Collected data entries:

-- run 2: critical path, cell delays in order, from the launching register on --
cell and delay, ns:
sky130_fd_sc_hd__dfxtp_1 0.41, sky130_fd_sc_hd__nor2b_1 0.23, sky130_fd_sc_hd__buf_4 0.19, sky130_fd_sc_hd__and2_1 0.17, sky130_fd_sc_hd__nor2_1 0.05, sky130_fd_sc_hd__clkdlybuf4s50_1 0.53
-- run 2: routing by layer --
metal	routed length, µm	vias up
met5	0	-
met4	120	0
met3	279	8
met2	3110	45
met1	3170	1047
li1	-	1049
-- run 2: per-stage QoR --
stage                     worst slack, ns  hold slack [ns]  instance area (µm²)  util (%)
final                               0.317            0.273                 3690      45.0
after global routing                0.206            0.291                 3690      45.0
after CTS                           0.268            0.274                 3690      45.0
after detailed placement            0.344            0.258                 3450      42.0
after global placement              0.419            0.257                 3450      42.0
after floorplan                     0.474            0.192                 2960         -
`config.mk`:
```
export PLATFORM = sky130hd
export DESIGN_NAME = fan_speed_scanner
export DESIGN_NICKNAME = d
export VERILOG_FILES = /design/src/rtl/fan_scan_pkg.sv /design/src/rtl/fan_stall_detector.sv /design/src/rtl/fan_speed_scanner.sv
export SDC_FILE = /design/constraint.sdc
export NUM_CORES = 1
export LEC_CHECK = 0
export ABC_CLOCK_PERIOD_IN_PS = 4150
export BUFFER_PORTS_ARGS = -buffer_cell sky130_fd_sc_hd__buf_2
export CAP_MARGIN = 20
export CORE_MARGIN = 2
export CORE_UTILIZATION = 39
export DETAILED_ROUTE_END_ITERATION = 8
export PLACE_DENSITY = 0.55
export SYNTH_ARGS = -nofsm -noshare
export SYNTH_HDL_FRONTEND = slang
export SYNTH_SLANG_ARGS = --single-unit
```
`constraint.sdc`:
```
create_clock -name clk -period 4.15 [get_ports clk]
set_input_delay 0.2075 -clock clk [delete_from_list [all_inputs] [get_ports clk]]
set_output_delay 0.2075 -clock clk [all_outputs]
set_load 0.02 [all_outputs]
```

* **Task to carry out**: Write the entries out again exactly.

* **Answer to this problem**:
-- run 2: critical path, cell delays in order, from the launching register on --
cell and delay, ns:
sky130_fd_sc_hd__dfxtp_1 0.41, sky130_fd_sc_hd__nor2b_1 0.23, sky130_fd_sc_hd__buf_4 0.19, sky130_fd_sc_hd__and2_1 0.17, sky130_fd_sc_hd__nor2_1 0.05, sky130_fd_sc_hd__clkdlybuf4s50_1 0.53
-- run 2: routing by layer --
metal	routed length, µm	vias up
met5	0	-
met4	120	0
met3	279	8
met2	3110	45
met1	3170	1047
li1	-	1049
-- run 2: per-stage QoR --
stage                     worst slack, ns  hold slack [ns]  instance area (µm²)  util (%)
final                               0.317            0.273                 3690      45.0
after global routing                0.206            0.291                 3690      45.0
after CTS                           0.268            0.274                 3690      45.0
after detailed placement            0.344            0.258                 3450      42.0
after global placement              0.419            0.257                 3450      42.0
after floorplan                     0.474            0.192                 2960         -
`config.mk`:
```
export PLATFORM = sky130hd
export DESIGN_NAME = fan_speed_scanner
export DESIGN_NICKNAME = d
export VERILOG_FILES = /design/src/rtl/fan_scan_pkg.sv /design/src/rtl/fan_stall_detector.sv /design/src/rtl/fan_speed_scanner.sv
export SDC_FILE = /design/constraint.sdc
export NUM_CORES = 1
export LEC_CHECK = 0
export ABC_CLOCK_PERIOD_IN_PS = 4150
export BUFFER_PORTS_ARGS = -buffer_cell sky130_fd_sc_hd__buf_2
export CAP_MARGIN = 20
export CORE_MARGIN = 2
export CORE_UTILIZATION = 39
export DETAILED_ROUTE_END_ITERATION = 8
export PLACE_DENSITY = 0.55
export SYNTH_ARGS = -nofsm -noshare
export SYNTH_HDL_FRONTEND = slang
export SYNTH_SLANG_ARGS = --single-unit
```
`constraint.sdc`:
```
create_clock -name clk -period 4.15 [get_ports clk]
set_input_delay 0.2075 -clock clk [delete_from_list [all_inputs] [get_ports clk]]
set_output_delay 0.2075 -clock clk [all_outputs]
set_load 0.02 [all_outputs]
```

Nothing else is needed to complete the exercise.